Collected data entries:
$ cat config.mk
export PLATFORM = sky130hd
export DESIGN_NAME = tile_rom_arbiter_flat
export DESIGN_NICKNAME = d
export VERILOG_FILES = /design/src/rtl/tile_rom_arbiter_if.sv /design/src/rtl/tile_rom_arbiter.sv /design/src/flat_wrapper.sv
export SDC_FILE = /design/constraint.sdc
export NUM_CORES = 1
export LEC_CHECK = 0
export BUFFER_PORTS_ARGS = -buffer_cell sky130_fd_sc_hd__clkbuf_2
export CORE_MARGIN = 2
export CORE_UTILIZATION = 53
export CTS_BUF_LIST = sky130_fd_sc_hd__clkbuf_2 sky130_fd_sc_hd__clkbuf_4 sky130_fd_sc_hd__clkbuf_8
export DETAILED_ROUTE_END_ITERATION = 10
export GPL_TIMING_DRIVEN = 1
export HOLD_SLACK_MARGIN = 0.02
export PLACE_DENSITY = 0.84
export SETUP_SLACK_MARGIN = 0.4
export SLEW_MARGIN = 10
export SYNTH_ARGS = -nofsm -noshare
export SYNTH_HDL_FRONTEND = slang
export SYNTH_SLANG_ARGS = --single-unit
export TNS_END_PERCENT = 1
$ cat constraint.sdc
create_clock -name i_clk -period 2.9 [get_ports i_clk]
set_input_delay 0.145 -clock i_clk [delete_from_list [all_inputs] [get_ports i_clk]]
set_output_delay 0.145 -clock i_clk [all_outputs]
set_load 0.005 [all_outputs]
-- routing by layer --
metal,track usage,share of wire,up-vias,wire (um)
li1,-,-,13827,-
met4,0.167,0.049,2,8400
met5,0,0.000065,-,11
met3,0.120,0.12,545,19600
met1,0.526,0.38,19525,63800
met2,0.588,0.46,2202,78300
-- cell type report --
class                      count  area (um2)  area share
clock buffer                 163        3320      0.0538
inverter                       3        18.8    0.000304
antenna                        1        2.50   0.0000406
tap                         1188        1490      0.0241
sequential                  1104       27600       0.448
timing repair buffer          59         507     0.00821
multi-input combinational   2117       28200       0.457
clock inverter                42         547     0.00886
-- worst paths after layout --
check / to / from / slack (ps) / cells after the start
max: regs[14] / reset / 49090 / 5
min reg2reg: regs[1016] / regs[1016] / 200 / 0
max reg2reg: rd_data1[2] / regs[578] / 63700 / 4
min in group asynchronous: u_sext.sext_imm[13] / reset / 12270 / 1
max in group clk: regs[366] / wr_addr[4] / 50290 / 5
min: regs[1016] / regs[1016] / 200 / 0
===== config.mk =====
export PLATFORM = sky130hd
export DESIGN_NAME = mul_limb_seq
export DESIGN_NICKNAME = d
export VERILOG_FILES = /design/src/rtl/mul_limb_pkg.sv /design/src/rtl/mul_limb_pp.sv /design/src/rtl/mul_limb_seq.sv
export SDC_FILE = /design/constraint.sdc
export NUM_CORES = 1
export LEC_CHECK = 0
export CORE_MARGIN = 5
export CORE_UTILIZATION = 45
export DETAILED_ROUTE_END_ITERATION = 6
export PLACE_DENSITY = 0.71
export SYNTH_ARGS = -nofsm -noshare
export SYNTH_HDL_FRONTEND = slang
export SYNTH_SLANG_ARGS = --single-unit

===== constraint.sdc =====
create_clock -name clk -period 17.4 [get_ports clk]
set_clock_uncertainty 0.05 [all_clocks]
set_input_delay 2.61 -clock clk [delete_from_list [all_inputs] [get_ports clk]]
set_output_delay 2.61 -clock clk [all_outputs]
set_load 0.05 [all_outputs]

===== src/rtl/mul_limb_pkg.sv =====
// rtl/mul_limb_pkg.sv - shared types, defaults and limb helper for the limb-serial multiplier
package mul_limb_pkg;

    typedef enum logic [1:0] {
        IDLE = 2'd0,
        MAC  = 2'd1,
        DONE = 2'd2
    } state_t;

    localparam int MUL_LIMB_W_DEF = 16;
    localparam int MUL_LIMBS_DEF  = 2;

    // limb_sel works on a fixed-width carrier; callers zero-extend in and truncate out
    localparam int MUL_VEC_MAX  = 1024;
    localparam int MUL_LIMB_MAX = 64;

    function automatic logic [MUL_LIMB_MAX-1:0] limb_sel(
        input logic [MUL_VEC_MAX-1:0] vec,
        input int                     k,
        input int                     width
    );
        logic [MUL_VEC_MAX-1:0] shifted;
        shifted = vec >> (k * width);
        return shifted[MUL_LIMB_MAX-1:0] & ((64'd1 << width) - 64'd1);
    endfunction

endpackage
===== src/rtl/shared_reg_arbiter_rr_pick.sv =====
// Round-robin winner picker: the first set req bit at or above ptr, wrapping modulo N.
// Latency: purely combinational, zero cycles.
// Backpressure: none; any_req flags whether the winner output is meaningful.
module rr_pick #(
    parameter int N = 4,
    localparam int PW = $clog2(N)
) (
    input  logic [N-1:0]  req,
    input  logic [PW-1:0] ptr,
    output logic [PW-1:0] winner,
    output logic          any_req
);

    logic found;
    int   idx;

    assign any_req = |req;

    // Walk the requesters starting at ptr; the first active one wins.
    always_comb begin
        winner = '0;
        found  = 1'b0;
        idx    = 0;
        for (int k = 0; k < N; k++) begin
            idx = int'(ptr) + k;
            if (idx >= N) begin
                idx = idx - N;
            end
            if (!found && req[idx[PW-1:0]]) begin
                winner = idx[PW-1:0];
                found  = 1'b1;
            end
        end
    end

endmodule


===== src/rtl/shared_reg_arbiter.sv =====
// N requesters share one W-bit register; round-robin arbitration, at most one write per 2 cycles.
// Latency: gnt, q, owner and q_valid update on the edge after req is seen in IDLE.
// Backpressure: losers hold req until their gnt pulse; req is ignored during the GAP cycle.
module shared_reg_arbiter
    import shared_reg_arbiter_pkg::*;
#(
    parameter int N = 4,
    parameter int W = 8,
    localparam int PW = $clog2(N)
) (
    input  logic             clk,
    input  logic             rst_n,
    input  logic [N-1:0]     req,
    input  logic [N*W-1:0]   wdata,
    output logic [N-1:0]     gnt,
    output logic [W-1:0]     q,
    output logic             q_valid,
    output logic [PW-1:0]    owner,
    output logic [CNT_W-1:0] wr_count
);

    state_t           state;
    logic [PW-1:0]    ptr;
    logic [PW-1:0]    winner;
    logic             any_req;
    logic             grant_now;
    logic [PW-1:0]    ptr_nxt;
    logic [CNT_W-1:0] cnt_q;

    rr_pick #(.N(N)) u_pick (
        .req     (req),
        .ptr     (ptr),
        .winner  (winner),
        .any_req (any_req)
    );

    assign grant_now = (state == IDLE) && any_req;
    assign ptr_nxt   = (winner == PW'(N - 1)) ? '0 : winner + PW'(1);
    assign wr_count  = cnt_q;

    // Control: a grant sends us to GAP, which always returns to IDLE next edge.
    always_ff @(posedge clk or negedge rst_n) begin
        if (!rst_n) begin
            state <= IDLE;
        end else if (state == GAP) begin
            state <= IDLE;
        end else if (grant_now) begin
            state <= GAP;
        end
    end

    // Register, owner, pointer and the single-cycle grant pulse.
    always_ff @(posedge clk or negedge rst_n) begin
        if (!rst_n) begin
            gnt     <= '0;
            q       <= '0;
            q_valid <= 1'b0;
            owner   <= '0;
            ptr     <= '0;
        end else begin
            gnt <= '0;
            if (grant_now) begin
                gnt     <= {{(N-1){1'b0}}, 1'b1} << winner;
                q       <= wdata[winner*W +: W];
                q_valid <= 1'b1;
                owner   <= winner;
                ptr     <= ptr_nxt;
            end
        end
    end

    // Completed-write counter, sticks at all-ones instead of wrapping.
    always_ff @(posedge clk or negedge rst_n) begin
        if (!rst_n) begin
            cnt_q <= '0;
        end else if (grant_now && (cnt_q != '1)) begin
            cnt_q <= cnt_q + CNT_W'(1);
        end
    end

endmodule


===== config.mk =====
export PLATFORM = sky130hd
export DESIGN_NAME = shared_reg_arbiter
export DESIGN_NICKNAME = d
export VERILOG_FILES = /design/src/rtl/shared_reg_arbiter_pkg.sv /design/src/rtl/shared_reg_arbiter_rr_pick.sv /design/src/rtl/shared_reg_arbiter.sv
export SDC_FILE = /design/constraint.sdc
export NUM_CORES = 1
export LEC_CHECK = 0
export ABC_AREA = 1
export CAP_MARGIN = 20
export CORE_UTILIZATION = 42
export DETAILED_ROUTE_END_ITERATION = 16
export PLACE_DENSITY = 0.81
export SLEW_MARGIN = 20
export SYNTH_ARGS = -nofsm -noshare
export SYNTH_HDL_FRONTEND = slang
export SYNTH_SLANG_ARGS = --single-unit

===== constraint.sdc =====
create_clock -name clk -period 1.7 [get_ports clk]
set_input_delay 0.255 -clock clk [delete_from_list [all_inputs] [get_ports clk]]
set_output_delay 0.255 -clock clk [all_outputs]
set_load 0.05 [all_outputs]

EXERCISE DIRECTIONS: Beginning at the line above with "min in group" and finishing at the line with "max in group", return each line exactly and return nothing else.

TASK SOLUTION:
min in group asynchronous: u_sext.sext_imm[13] / reset / 12270 / 1
max in group clk: regs[366] / wr_addr[4] / 50290 / 5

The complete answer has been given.